- By Harry Bingham
- Published 12/3/2011
- Fiction
If it’s a first-person narrative there is unlikely to be a problem. You probably had a clear vision of this character narrating when you first had the idea for the book. With a third-person narrative you have more options open to you. We rarely use the God-like overview of Victorian novelists now. The viewpoint usually narrows down to one specific character, with only a partial view of what is going on. Should it be the chief protagonist? A lesser character who can bear witness to these events, like Lockwood in Wuthering Heights? Although The Writers’ Workshop rightly steers novelists towards a single viewpoint, it is common in children’s books to alternate between two protagonists, often one boy, one girl. This can allow us to know more of the plot than would otherwise be the case. Whichever you choose, the person through whose eyes we see the action is not synonymous with you, the author. They are a real character in the story. They have a personality and history different from yours. The way they tell the story can be a valuable way of letting us in on the kind of person they are, without telling us in so many words. This kind of subtle evidence works better than explicit statements, like “David had a weakness for brunettes.”
Suppose you are seeing the story through the eyes of a photographer. It’s not just a matter of dropping convincing-sounding details of his photographic equipment. Most of the time, he is not taking pictures, yet his eyes will be framing everything he sees in terms of an image he might photograph. He is
not consciously thinking: “Photograph”, but he has developed a particular way of looking at the world. It is important to get inside the mindset of this focal character, Use only synonyms that would occur naturally to him or her. You wouldn’t use “blue as cigarette smoke” in a novel set in the Dark Ages. I groan when I read “manicured lawns” from a character who has not the slightest interest in hand care. The best way to get inside this character is to share some of their experience. I read Mary Gentle’s Ash and was struck by the detail of her protagonist tucking her sword-hand under her armpit on a frosty morning before battle, so that it wouldn’t be stiff with cold when she needed it. Mary is a member of a re-enactment society. Yes, I thought, she’s been there, done that. You can have fun, too, with the unreliable narrator. I wrote Blacksmith’s Telling in the Morgan le Fay sequence from the point of view of a Dark Age pagan Cumbrian smith. He is antagonistic to the central character, Morgan, but the reader is invited, subtly, I hope, not to trust everything he says.

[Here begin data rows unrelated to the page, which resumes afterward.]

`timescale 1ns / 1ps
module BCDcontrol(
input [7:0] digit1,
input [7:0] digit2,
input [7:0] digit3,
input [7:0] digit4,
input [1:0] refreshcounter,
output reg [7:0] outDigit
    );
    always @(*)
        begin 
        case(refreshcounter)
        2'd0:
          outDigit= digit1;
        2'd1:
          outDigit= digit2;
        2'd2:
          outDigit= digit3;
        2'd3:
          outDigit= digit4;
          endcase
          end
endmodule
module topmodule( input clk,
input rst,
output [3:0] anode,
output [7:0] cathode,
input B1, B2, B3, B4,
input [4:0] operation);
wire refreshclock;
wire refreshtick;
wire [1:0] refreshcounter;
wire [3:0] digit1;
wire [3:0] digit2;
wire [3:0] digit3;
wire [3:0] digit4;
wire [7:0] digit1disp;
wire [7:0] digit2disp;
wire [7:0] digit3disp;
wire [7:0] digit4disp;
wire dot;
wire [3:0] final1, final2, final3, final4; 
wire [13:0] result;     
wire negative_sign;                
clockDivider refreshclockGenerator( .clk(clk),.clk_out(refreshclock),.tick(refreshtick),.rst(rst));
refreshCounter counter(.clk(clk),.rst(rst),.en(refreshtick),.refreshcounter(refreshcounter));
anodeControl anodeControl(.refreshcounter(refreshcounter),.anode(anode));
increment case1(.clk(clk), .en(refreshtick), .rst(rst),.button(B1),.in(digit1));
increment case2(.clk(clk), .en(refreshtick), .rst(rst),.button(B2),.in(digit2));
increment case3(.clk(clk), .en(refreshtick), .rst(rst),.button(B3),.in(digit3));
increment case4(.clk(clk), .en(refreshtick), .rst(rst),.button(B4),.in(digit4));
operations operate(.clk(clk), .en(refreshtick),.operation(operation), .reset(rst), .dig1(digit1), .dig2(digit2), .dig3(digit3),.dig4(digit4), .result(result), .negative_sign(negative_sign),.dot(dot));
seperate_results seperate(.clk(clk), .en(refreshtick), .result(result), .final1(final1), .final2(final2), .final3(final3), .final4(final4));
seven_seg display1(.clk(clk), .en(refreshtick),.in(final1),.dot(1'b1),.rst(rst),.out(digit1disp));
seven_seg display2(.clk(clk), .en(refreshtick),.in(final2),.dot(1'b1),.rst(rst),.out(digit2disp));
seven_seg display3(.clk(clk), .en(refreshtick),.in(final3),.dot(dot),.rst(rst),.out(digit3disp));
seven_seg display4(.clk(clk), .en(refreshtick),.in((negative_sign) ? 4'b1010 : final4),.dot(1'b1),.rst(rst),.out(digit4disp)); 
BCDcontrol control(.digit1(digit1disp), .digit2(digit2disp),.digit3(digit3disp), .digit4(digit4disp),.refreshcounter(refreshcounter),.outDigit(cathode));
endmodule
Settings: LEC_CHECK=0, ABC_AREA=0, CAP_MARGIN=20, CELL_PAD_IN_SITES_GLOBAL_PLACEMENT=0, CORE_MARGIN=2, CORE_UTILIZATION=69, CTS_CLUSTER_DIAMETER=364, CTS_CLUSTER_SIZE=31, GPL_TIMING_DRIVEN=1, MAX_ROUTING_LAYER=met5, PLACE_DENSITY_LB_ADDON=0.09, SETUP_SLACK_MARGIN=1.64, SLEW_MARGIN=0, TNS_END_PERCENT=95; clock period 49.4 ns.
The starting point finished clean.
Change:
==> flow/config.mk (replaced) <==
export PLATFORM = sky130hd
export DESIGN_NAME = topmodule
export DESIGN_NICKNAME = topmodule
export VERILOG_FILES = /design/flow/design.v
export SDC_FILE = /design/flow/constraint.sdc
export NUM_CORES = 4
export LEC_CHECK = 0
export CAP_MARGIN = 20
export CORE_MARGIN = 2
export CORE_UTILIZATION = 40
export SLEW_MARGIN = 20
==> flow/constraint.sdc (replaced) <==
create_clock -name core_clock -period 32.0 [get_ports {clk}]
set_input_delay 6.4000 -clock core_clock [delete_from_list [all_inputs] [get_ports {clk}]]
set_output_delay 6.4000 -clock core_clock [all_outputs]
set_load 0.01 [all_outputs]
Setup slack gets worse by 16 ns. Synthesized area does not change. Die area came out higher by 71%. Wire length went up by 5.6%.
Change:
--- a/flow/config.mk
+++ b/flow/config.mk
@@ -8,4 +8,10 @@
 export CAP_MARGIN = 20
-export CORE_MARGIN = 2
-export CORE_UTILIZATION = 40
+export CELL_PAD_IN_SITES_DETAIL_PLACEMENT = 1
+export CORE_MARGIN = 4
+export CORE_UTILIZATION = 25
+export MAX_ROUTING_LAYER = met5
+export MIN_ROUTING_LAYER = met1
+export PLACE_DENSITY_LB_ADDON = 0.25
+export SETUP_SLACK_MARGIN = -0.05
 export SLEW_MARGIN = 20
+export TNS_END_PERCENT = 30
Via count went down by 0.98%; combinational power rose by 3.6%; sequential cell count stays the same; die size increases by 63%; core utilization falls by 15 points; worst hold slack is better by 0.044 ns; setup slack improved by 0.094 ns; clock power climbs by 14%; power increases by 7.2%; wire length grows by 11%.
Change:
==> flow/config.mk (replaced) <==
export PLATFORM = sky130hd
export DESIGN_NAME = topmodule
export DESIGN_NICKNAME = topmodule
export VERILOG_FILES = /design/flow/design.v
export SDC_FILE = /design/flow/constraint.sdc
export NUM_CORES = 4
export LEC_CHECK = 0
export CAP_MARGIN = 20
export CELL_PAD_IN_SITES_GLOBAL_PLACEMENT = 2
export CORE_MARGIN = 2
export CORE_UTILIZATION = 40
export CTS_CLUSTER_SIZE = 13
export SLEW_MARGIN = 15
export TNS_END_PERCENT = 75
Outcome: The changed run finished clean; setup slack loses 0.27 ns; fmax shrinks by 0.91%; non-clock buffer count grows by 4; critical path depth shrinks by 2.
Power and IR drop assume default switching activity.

There is postscript to that. This was a first-person telling. Before sending off the MS, I had spent two days sitting in front of my computer, reading the text and trying to hear his voice in my head for authenticity. Since he lived too early to be speaking English, there was no point in making him use modern Northern dialect. Instead, I tried to put some of the northern abruptness and shortened sentence construction into the pattern of his speech. The script came back from the copy-editor with the entire book rewritten in the literary style of an Oxbridge essay.